The Sweden-based blogger Tumso Abdurakhmanov was attacked on 26 February 2020, but managed to fight off the intruder, who was armed with a hammer. After analysing the evidence, the Memorial Human Rights Centre concluded that the individual behind the attack had links to the inner circle of Ramzan Kadyrov, Chechnya’s head of state. On 11 January, a Swedish court found the Russian nationals Ruslan Mamayev and Elmira Shapiayeva guilty of involvement in the attack on Abdurakhmanov. On 1 April, a Swedish Court of Appeal found that the outcomes of the investigation did not allow any conclusions to be drawn regarding a link between the attack and the Chechen leadership; according to the blogger, an appeal will be lodged against this decision.
On 10 September 2020, an individual was detained on suspicion of planning an attack on the Chechen blogger Musa Lomaev. The blogger was placed under protection by law enforcement officials, and became less active on his YouTube channel (on which he criticises the Chechen authorities).
In September 2020, a video on which a naked Salman Tepsurkayev sits on a bottle, explaining that he is doing so as a punishment for working together with the Telegram channel 1Adat (which is critical of the Chechen authorities) provoked a great deal of media attention in Chechnya and beyond its borders. There has been no further communication between Tepsurkayev and his family. Human rights activists subsequently managed to obtain a response from investigators to the reports by family members (including his wife) who believe that Tepsurkayev has been kidnapped. On 7 April the Memorial Human Rights Centre announced that Tepsurkayev was victim of a campaign to persecute dissidents in Chechnya and a political prisoner.
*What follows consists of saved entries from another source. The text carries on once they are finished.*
--- config.mk ---
export PLATFORM = sky130hd
export DESIGN_NAME = rtsd_decode
export DESIGN_NICKNAME = d
export VERILOG_FILES = /design/src/hdl/rtsd_pkg.sv /design/src/hdl/rtsd_decode.sv
export SDC_FILE = /design/constraint.sdc
export NUM_CORES = 1
export LEC_CHECK = 0
export ABC_AREA = 0
export BUFFER_PORTS_ARGS = -buffer_cell sky130_fd_sc_hd__buf_4
export CORE_AREA = 2 2 120 122
export CTS_CLUSTER_DIAMETER = 150
export DETAILED_ROUTE_END_ITERATION = 16
export DIE_AREA = 0 0 122 124
export HOLD_SLACK_MARGIN = 0.03
export PLACE_DENSITY_LB_ADDON = 0.1
export SLEW_MARGIN = 20
export SYNTH_ARGS = -nofsm -noshare
export SYNTH_HDL_FRONTEND = slang
export SYNTH_SLANG_ARGS = --single-unit
export TNS_END_PERCENT = 100
--- constraint.sdc ---
create_clock -name clk -period 6.5 [get_ports clk]
set_input_delay 0.975 -clock clk [delete_from_list [all_inputs] [get_ports clk]]
set_output_delay 0.975 -clock clk [all_outputs]
set_load 0.05 [all_outputs]
--- src/hdl/rtsd_pkg.sv ---
package rtsd_pkg;

	localparam int WORD_W     = 16;
	localparam int CFG_IDX_W  = 2;
	localparam int CFG_DATA_W = 16;
	localparam int START_W    = 14;
	localparam int LENGTH_W   = 15;
	localparam int CHAN_W     = 8;
	localparam int FIFO_DEPTH = 4;
	localparam int FIFO_PTR_W = $clog2(FIFO_DEPTH);
	localparam int FIFO_CNT_W = $clog2(FIFO_DEPTH + 1);

	localparam logic [CFG_DATA_W-1:0] TEXTURE_BYTES_RST = 16'h8000;
	localparam logic [WORD_W-1:0]     LITERAL_MASK      = 16'hFF00;
	localparam logic [CHAN_W-1:0]     ALPHA_OPAQUE      = 8'hFF;
	localparam logic [CHAN_W-1:0]     ALPHA_CLEAR       = 8'h00;

	typedef enum logic [CFG_IDX_W-1:0] {
		REG_COMPRESSED_MODE = 2'd0,
		REG_TEXTURE_BYTES   = 2'd1
	} cfg_reg_t;

	typedef struct packed {
		logic [START_W-1:0]  span_start;
		logic [LENGTH_W-1:0] span_length;
		logic [CHAN_W-1:0]   red;
		logic [CHAN_W-1:0]   green;
		logic [CHAN_W-1:0]   blue;
		logic [CHAN_W-1:0]   alpha;
		logic                final_span;
	} span_t;

	typedef struct packed {
		logic [1:0] count;
		span_t      first;
		span_t      second;
	} span_pair_t;

	function automatic span_t make_span(
		input logic [START_W-1:0]  start,
		input logic [LENGTH_W-1:0] len,
		input logic [WORD_W-1:0]   colour,
		input logic                opaque,
		input logic                last
	);
		span_t s;
		s.span_start  = start;
		s.span_length = len;
		s.red         = opaque ? {colour[4:0], 3'b000} : ALPHA_CLEAR;
		s.green       = opaque ? {colour[9:5], 3'b000} : ALPHA_CLEAR;
		s.blue        = opaque ? {colour[14:10], 3'b000} : ALPHA_CLEAR;
		s.alpha       = opaque ? ALPHA_OPAQUE : ALPHA_CLEAR;
		s.final_span  = last;
		return s;
	endfunction

endpackage

--- src/hdl/rtsd_decode.sv ---
module rtsd_decode import rtsd_pkg::*; #(
	parameter int TEXEL_COUNT = 16384
) (
	input  logic                  clk,
	input  logic                  arst_n,
	input  logic                  step,
	input  logic [WORD_W-1:0]     data_word,
	input  logic                  end_of_data,
	input  logic                  compressed_mode,
	input  logic [CFG_DATA_W-1:0] texture_bytes,
	output span_pair_t            spans
);

	localparam int CW = $clog2(TEXEL_COUNT + 1);
	localparam int LW = (CW > WORD_W) ? CW : WORD_W;
	localparam logic [CW-1:0] COUNT_C  = CW'(TEXEL_COUNT);
	localparam logic [17:0]   RAW_NEED = 18'(2 * TEXEL_COUNT);

	typedef enum logic [1:0] {
		PH_SKIP,
		PH_CONTROL,
		PH_LITERAL,
		PH_REPEAT
	} phase_t;

	phase_t       phase_q, phase_d;
	logic [CW-1:0] tw_q, tw_d, tw_mid, left, fill_len;
	logic [1:0]   prefix_q, prefix_d, prefix_inc;
	logic [8:0]   literal_q, literal_d, literal_dec;
	logic [15:0]  repeat_q, repeat_d;
	logic [LW-1:0] dec_len;
	logic         dec_valid, fill_valid;
	span_t        dec_span, fill_span;

	always_comb begin
		phase_d     = phase_q;
		prefix_d    = prefix_q;
		literal_d   = literal_q;
		repeat_d    = repeat_q;
		dec_valid   = 1'b0;
		dec_len     = LW'(1);
		left        = COUNT_C - tw_q;
		prefix_inc  = prefix_q + 2'd1;
		literal_dec = literal_q;
		if (tw_q < COUNT_C) begin
			if (!compressed_mode) begin
				dec_valid = ({2'b00, texture_bytes} >= RAW_NEED);
			end else begin
				unique case (phase_q)
					PH_SKIP: begin
						prefix_d = prefix_inc;
						if (prefix_inc >= 2'd2) begin
							phase_d = PH_CONTROL;
						end
					end
					PH_CONTROL: begin
						if ((data_word & LITERAL_MASK) == LITERAL_MASK) begin
							literal_d = 9'(~data_word + 16'd1);
							phase_d   = PH_LITERAL;
						end else begin
							repeat_d = data_word;
							phase_d  = PH_REPEAT;
						end
					end
					PH_LITERAL: begin
						dec_valid = 1'b1;
						if (literal_q != 9'd0) begin
							literal_dec = literal_q - 9'd1;
						end
						literal_d = literal_dec;
						if (literal_dec == 9'd0) begin
							phase_d = PH_CONTROL;
						end
					end
					PH_REPEAT: begin
						dec_len   = (LW'(repeat_q) < LW'(left)) ? LW'(repeat_q) : LW'(left);
						dec_valid = (dec_len != '0);
						repeat_d  = 16'd0;
						phase_d   = PH_CONTROL;
					end
				endcase
			end
		end
		tw_mid     = dec_valid ? tw_q + CW'(dec_len) : tw_q;
		fill_valid = end_of_data && (tw_mid < COUNT_C);
		fill_len   = COUNT_C - tw_mid;
		tw_d       = tw_mid;
		if (end_of_data) begin
			tw_d      = '0;
			phase_d   = PH_SKIP;
			prefix_d  = 2'd0;
			literal_d = 9'd0;
			repeat_d  = 16'd0;
		end

		dec_span  = make_span(START_W'(tw_q), LENGTH_W'(dec_len), data_word, 1'b1,
			end_of_data && !fill_valid);
		fill_span = make_span(START_W'(tw_mid), LENGTH_W'(fill_len), '0, 1'b0, 1'b1);

		spans.count  = 2'(dec_valid) + 2'(fill_valid);
		spans.first  = dec_valid ? dec_span : fill_span;
		spans.second = fill_span;
		if (!step) begin
			spans.count = 2'd0;
		end
	end

	always_ff @(posedge clk or negedge arst_n) begin
		if (!arst_n) begin
			phase_q   <= PH_SKIP;
			tw_q      <= '0;
			prefix_q  <= 2'd0;
			literal_q <= 9'd0;
			repeat_q  <= 16'd0;
		end else if (step) begin
			phase_q   <= phase_d;
			tw_q      <= tw_d;
			prefix_q  <= prefix_d;
			literal_q <= literal_d;
			repeat_q  <= repeat_d;
		end
	end

endmodule

## Word-level counts from Yosys, hierarchy flattened

Cells that the tools add are included.

| word-level totals | value |
|---|---|
| bits in registers | 44 |

| operators by class | value |
|---|---|
| bitwise operators | 1 |
| equality and inequality tests | 8 |
| $lt $le $gt $ge | 5 |
| add/subtract/negate cells | 7 |
| reduce and logical (&&, ||, !) cells | 16 |
| muxes and demuxes | 36 |

Operators by type and width:

| operator | count |
|---|---|
| $mux 16 | 5 |
| $mux 15 | 5 |
| $mux 9 | 8 |
| $mux 62 | 1 |
| $pmux 16 s2 | 1 |
| $lt 15x15->1 const B | 2 |
| $sub 15x15->15 const A | 2 |
| $mux 2 | 10 |
| $pmux 9 s2 | 1 |
| $ge 16x16->1 const B | 1 |
| $lt 16x15->1 | 1 |
| $reduce_bool 16->1 | 1 |
| $add 15x15->15 | 1 |
| $reduce_and 5->1 | 3 |
| $ne 3x3->1 const B | 4 |
| $add 9x1->9 const B | 1 |
| $logic_not 9->1 | 1 |
| $not 9->9 | 1 |
| $reduce_bool 9->1 | 1 |
| $sub 9x1->9 const B | 1 |
| $eq 8x8->1 const B | 1 |
| $pmux 2 s4 | 1 |
| $reduce_bool 2->1 | 3 |
| $reduce_bool 3->1 | 2 |
| other kinds (11) | 15 |

## Longest topological paths before layout

| logic depth | value |
|---|---|
| depth after elaboration | 13 |
| depth in mapped cells | 28 |

## Worst setup path before layout

No wires, ideal clock.

| path | value |
|---|---|
| kind | register -> output |
| from | reg tw_q[3] |
| to | out spans[62] in the netlist's numbering |
| arrival time | 6,643 ps |
| path slack | -1,118 ps |
| cell stages (with the launch flop) | 25 |
| required time | 5,525 ps |
| cells stage by stage | dfrtp_1 > buf_2 > nor4_1 > nand3_1 > or4_1 > a21o_1 > ha_1 > a21oi_1 > o21ai_0 > a211oi_1 > o21a_1 > clkbuf_1 > clkbuf_1 > nor2_1 > a21oi_1 > nor2_1 > ha_1 > and3_1 > a221oi_1 > xnor2_1 > nor2_1 > or4b_1 > nor3_1 > nor4bb_1 > o31ai_1 |

RTL lines:

| what | line | source |
|---|---|---|
| start, declared | rtsd_decode.sv:27 | `logic [CW-1:0] tw_q, tw_d, tw_mid, left, fill_len;` |
| start signal, assigned | rtsd_decode.sv:117 | `tw_q <= tw_d;` |
| end, declared | rtsd_decode.sv:11 | `output span_pair_t spans` |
On 22 November 2020, the Memorial Human Rights Centre and the Moscow Helsinki Group forwarded to the Chairman of Russia’s Investigative Committee, Aleksandr Bastrykin, a letter stating that Ramzan Kadyrov’s calls for murder undermine the credibility of the authorities, and might be perceived by the subjects of Chechnya’s head of state as an incitement to action. The investigators refused to issue a decision in response to these statements; on 15 January, the Staropromyslovsky District Court of Grozny rejected a complaint concerning the lack of action on the part of the investigators, who had failed to make any findings. On 8 February an appeal was lodged before the Supreme Court of Chechnya, which on 7 April decided to re-examine the complaint brought by the human rights activists against the investigators.
On 4 November 2019, Ramzan Kadyrov – at a meeting with the Chechen Government – demanded punishment for anyone criticising the Republic of Chechnya and any social media users posting comments in response. According to one translator, Ramzan Kadyrov said the following; “Those who spread dissension and gossip – if they are not killed, if they are not imprisoned, if they are not stopped – it’s not good enough.” According to a different translator, he said, “And if we do not kill, imprison and scare those who disseminate all of this, they will not stop” (both in an article on the website “Caucasian Knot” entitled “We are not cannibals: what Kadyrov actually said”). Kadyrov attempted to justify himself at a later date by explaining that his death threats were not intended to be taken literally.